#### What to do
Report how many lines in the records below contain the word "mapping". Nothing else belongs in the answer.

§ §

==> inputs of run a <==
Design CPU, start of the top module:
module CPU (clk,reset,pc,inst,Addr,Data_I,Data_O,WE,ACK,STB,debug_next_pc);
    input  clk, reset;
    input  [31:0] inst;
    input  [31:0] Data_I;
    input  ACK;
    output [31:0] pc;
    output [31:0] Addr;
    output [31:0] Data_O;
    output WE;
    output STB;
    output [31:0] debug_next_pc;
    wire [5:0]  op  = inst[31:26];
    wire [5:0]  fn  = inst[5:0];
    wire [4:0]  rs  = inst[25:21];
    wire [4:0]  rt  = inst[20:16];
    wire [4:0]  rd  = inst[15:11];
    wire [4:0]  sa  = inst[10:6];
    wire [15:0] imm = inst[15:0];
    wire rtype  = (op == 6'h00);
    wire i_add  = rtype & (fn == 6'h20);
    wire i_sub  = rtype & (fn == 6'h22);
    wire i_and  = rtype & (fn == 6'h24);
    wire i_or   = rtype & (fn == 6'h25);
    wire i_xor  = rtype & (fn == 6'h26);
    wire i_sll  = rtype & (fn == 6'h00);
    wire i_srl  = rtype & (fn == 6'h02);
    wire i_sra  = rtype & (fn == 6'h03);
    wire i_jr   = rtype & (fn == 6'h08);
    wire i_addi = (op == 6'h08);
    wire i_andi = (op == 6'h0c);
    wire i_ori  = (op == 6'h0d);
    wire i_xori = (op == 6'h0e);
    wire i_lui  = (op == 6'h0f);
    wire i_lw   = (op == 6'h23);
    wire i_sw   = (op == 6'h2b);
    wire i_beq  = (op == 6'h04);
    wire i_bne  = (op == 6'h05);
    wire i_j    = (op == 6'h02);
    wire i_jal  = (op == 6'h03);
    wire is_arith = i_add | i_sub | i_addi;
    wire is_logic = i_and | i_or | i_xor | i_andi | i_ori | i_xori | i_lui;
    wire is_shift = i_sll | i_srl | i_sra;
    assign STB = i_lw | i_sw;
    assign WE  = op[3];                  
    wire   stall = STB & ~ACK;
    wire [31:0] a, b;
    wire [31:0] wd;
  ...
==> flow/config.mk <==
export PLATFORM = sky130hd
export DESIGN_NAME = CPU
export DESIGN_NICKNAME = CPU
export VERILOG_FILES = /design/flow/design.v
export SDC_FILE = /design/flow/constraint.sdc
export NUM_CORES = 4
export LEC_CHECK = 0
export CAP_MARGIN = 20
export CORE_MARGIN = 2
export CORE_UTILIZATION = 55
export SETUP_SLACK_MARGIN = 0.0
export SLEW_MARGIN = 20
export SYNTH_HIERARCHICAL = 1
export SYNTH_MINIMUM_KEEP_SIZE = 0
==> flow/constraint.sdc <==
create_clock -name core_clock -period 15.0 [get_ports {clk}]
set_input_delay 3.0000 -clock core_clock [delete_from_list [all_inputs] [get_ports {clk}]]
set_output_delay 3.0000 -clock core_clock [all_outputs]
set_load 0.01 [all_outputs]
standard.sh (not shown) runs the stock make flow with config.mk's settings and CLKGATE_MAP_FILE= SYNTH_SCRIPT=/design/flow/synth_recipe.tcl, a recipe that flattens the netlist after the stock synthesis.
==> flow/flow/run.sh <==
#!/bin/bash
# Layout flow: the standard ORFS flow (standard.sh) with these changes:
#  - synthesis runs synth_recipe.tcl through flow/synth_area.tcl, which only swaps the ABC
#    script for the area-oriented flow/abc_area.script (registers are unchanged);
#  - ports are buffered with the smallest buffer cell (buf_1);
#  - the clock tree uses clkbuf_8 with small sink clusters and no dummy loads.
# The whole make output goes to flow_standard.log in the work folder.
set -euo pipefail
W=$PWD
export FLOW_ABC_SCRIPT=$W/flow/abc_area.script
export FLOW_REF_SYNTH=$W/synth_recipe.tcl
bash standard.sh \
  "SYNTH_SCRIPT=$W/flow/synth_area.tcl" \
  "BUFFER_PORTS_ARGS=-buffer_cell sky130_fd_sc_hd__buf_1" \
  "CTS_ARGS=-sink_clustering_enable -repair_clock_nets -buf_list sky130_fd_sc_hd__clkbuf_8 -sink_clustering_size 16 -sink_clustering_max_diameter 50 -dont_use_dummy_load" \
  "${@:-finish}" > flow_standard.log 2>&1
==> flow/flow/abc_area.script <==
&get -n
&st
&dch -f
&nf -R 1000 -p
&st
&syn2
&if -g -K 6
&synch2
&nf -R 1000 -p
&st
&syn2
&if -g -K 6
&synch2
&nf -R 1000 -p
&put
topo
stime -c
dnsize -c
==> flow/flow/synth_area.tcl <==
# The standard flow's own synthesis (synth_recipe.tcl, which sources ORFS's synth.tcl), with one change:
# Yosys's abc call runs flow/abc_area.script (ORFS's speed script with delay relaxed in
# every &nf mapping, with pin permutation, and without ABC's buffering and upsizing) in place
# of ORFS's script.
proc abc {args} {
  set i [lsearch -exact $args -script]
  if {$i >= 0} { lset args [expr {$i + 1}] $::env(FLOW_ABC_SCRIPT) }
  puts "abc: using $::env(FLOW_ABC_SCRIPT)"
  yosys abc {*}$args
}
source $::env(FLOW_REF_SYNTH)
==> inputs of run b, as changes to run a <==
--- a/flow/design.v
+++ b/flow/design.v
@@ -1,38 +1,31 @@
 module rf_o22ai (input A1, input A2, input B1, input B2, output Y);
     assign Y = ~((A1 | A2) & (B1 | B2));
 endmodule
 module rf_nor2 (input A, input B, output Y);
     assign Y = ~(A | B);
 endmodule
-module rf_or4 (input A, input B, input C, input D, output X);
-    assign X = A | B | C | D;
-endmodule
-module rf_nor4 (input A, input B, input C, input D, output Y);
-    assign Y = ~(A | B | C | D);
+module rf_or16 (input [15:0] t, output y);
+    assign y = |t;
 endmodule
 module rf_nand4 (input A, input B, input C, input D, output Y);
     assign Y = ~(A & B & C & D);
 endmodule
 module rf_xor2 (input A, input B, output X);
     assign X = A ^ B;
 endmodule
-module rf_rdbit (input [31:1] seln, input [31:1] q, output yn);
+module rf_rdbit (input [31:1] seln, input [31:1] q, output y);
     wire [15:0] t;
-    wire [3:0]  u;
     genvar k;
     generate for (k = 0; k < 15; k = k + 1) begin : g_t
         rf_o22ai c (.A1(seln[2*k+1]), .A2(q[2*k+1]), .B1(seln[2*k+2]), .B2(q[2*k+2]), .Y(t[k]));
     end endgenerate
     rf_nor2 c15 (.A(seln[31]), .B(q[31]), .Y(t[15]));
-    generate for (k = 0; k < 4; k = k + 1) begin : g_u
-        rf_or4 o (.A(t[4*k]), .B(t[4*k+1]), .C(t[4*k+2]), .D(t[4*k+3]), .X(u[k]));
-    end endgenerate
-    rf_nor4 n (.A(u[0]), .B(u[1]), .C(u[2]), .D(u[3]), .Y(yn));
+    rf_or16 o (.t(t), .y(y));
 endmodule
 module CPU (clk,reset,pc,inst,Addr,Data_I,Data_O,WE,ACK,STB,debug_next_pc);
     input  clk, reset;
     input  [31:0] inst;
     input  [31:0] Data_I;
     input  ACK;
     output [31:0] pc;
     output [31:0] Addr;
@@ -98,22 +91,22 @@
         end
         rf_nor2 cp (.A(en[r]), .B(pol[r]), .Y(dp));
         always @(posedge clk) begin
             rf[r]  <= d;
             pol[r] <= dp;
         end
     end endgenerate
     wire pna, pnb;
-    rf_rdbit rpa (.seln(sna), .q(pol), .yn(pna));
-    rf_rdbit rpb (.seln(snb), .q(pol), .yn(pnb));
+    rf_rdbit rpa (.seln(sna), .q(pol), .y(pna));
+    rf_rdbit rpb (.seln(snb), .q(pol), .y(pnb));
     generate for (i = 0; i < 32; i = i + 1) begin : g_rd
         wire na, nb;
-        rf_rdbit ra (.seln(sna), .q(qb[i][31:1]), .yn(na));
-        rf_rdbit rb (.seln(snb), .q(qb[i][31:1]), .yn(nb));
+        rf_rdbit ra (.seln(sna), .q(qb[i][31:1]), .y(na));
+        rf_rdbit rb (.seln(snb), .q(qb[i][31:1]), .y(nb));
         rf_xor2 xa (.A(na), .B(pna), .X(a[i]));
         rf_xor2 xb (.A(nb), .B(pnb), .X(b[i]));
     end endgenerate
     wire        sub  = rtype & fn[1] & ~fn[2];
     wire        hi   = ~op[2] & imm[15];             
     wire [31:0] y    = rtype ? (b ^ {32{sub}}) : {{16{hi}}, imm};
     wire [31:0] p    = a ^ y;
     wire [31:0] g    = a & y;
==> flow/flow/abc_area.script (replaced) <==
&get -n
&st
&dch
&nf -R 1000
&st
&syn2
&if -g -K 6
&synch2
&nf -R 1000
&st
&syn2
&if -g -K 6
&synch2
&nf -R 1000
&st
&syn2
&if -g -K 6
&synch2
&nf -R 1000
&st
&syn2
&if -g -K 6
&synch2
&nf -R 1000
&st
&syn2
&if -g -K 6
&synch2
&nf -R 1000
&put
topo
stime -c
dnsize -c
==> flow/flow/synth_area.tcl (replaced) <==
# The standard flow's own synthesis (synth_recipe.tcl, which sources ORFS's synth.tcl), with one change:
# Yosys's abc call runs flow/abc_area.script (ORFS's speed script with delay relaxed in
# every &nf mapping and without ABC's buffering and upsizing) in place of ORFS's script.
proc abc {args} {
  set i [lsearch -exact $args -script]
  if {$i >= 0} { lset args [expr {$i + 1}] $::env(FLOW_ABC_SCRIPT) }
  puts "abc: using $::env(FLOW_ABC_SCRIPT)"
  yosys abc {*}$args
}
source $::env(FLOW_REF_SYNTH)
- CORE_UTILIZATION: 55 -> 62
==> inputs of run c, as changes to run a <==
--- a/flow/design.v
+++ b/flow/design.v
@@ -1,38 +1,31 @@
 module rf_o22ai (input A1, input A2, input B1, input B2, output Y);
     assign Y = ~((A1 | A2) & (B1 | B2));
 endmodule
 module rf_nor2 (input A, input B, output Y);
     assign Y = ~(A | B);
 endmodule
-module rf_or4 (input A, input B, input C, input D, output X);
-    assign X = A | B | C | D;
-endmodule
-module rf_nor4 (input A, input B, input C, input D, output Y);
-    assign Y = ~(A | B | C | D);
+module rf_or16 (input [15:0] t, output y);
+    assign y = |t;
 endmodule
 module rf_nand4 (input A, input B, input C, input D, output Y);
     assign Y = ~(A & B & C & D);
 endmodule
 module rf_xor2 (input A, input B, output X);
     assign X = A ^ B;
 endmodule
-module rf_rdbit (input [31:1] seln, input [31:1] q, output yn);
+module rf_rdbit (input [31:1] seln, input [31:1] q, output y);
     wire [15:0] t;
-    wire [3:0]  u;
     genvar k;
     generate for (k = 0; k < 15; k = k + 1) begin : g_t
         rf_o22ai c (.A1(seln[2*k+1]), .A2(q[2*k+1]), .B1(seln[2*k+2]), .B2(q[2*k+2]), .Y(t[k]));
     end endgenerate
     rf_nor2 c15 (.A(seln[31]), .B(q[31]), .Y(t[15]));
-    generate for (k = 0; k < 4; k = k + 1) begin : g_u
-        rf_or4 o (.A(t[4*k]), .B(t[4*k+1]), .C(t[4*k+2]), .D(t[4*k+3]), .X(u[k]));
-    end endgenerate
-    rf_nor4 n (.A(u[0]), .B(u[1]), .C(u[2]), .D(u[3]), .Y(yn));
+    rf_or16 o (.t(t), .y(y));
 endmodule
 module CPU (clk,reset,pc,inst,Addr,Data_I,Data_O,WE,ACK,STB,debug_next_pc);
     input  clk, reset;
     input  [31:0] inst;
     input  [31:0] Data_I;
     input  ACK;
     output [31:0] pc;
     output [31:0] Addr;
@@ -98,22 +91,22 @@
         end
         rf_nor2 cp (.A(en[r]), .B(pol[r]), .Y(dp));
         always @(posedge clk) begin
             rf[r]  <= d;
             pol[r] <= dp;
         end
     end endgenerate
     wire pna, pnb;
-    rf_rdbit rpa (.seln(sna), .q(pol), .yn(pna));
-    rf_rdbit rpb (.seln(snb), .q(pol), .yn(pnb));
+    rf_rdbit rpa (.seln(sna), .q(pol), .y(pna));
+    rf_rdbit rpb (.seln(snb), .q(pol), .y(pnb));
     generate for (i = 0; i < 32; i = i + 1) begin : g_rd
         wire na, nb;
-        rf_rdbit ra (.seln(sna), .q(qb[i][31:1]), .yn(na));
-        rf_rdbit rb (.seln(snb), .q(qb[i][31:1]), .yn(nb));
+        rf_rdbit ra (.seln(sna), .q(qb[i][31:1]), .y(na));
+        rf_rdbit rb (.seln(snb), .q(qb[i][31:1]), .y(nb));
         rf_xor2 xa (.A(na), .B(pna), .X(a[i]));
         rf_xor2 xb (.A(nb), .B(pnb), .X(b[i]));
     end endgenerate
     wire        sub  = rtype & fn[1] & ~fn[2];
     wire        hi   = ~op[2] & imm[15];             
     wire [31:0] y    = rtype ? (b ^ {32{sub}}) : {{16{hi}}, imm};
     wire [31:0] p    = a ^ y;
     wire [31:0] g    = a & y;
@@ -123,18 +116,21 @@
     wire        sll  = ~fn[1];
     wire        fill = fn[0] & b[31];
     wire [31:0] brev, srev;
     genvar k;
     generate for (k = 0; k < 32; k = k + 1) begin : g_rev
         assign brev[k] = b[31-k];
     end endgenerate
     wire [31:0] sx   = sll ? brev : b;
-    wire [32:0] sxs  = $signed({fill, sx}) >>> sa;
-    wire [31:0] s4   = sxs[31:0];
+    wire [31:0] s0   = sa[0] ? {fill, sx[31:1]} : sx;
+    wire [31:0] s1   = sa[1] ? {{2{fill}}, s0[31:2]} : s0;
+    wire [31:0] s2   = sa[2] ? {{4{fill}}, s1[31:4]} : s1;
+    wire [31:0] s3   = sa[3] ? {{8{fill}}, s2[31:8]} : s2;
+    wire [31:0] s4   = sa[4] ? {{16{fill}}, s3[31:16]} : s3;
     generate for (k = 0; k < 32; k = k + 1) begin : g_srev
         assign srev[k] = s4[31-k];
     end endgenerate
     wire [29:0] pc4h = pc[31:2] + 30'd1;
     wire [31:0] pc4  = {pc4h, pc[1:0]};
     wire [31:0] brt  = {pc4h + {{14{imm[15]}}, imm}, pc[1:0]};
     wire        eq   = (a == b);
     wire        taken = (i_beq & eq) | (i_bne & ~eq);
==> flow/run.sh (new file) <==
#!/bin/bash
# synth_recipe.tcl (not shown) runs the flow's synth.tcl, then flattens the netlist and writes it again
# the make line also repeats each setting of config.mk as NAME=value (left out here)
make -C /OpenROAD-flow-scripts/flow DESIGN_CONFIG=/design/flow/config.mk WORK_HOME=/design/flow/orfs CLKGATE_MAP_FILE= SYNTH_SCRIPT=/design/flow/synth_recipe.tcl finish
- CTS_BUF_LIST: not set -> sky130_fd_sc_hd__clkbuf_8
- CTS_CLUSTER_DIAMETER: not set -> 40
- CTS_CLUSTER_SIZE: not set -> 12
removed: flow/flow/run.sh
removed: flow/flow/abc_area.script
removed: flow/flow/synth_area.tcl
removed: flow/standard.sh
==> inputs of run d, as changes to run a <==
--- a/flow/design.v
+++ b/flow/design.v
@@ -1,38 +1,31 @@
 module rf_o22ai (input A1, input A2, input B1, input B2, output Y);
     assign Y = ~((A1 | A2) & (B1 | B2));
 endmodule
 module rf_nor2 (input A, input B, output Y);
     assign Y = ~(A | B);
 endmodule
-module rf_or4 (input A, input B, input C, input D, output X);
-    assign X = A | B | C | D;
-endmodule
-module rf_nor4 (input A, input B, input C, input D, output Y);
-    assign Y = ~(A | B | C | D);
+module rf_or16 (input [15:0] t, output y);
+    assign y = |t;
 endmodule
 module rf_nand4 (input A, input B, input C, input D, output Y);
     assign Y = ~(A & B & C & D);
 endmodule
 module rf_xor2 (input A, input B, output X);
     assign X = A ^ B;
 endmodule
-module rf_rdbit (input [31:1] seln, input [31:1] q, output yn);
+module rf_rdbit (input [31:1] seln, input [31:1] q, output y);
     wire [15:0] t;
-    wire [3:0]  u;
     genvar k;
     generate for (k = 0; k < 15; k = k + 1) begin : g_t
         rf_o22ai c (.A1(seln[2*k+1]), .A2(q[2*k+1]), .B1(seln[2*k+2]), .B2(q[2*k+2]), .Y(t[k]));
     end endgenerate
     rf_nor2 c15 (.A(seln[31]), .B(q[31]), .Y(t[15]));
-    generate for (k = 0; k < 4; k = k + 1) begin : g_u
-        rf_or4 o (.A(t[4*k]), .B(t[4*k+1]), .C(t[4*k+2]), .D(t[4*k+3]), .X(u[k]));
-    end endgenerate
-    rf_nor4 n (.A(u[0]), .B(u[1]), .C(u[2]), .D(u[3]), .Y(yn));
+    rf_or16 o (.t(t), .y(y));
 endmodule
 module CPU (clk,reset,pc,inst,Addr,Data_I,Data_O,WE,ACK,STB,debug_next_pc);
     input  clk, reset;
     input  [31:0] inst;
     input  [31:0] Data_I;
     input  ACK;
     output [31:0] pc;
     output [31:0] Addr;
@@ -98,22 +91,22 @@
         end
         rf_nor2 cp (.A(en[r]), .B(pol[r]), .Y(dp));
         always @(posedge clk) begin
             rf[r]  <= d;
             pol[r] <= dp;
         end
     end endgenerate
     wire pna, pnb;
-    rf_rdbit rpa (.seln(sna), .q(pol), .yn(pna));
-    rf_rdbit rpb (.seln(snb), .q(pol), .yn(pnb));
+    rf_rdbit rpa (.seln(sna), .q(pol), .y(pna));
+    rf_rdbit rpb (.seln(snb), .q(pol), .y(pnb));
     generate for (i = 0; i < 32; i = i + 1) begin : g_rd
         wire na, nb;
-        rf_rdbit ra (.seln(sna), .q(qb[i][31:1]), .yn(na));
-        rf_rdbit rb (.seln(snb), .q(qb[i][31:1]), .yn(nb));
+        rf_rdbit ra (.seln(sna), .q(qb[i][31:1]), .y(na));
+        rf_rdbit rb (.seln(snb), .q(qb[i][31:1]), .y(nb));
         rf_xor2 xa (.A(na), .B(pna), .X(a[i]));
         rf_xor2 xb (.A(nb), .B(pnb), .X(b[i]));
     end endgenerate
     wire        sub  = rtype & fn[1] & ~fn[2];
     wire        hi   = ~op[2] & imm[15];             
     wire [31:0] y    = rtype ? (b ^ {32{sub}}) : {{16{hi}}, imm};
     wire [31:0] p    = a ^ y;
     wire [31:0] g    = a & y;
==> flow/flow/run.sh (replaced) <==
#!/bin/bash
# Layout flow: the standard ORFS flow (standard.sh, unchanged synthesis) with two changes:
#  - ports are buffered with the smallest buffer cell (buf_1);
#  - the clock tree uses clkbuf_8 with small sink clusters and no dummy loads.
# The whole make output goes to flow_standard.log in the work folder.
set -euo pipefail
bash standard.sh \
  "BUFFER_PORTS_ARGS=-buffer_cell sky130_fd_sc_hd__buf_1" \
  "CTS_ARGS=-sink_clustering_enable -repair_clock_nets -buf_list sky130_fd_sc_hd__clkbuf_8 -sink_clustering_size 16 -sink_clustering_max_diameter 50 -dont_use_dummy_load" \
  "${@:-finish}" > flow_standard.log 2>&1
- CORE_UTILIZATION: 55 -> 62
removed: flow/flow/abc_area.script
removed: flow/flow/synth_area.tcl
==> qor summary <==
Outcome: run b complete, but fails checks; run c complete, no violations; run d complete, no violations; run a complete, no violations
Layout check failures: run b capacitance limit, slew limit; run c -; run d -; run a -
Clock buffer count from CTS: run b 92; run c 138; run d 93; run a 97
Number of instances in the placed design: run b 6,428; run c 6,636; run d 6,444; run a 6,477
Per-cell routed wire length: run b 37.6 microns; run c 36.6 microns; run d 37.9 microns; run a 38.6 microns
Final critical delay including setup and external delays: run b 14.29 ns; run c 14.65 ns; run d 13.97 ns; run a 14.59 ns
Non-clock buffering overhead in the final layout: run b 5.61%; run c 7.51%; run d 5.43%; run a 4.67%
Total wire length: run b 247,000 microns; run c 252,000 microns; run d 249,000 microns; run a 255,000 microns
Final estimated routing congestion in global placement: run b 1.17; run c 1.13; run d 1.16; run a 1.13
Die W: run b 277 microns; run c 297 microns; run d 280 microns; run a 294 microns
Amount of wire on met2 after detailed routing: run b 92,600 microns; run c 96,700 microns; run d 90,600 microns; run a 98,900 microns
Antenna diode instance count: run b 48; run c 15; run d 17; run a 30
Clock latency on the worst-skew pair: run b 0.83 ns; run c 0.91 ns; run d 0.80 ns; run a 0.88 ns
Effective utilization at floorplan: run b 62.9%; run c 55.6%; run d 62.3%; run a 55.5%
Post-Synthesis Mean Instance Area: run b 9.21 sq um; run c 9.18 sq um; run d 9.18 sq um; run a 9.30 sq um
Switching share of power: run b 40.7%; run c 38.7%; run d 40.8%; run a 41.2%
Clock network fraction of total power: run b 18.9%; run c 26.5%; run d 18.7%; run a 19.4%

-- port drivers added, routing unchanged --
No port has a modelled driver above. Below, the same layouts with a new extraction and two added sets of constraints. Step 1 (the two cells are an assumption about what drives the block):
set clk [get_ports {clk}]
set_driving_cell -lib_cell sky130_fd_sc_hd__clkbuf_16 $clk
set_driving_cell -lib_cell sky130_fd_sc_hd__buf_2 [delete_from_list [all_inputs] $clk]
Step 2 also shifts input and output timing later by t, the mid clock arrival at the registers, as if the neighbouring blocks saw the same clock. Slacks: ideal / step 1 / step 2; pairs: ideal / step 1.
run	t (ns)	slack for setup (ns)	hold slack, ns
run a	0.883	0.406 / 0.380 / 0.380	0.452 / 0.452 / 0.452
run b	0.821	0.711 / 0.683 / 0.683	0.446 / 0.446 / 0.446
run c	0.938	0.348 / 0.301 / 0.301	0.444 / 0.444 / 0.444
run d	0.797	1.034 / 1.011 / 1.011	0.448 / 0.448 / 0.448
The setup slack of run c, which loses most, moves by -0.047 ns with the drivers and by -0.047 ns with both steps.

§ §

#### Result for this exercise
2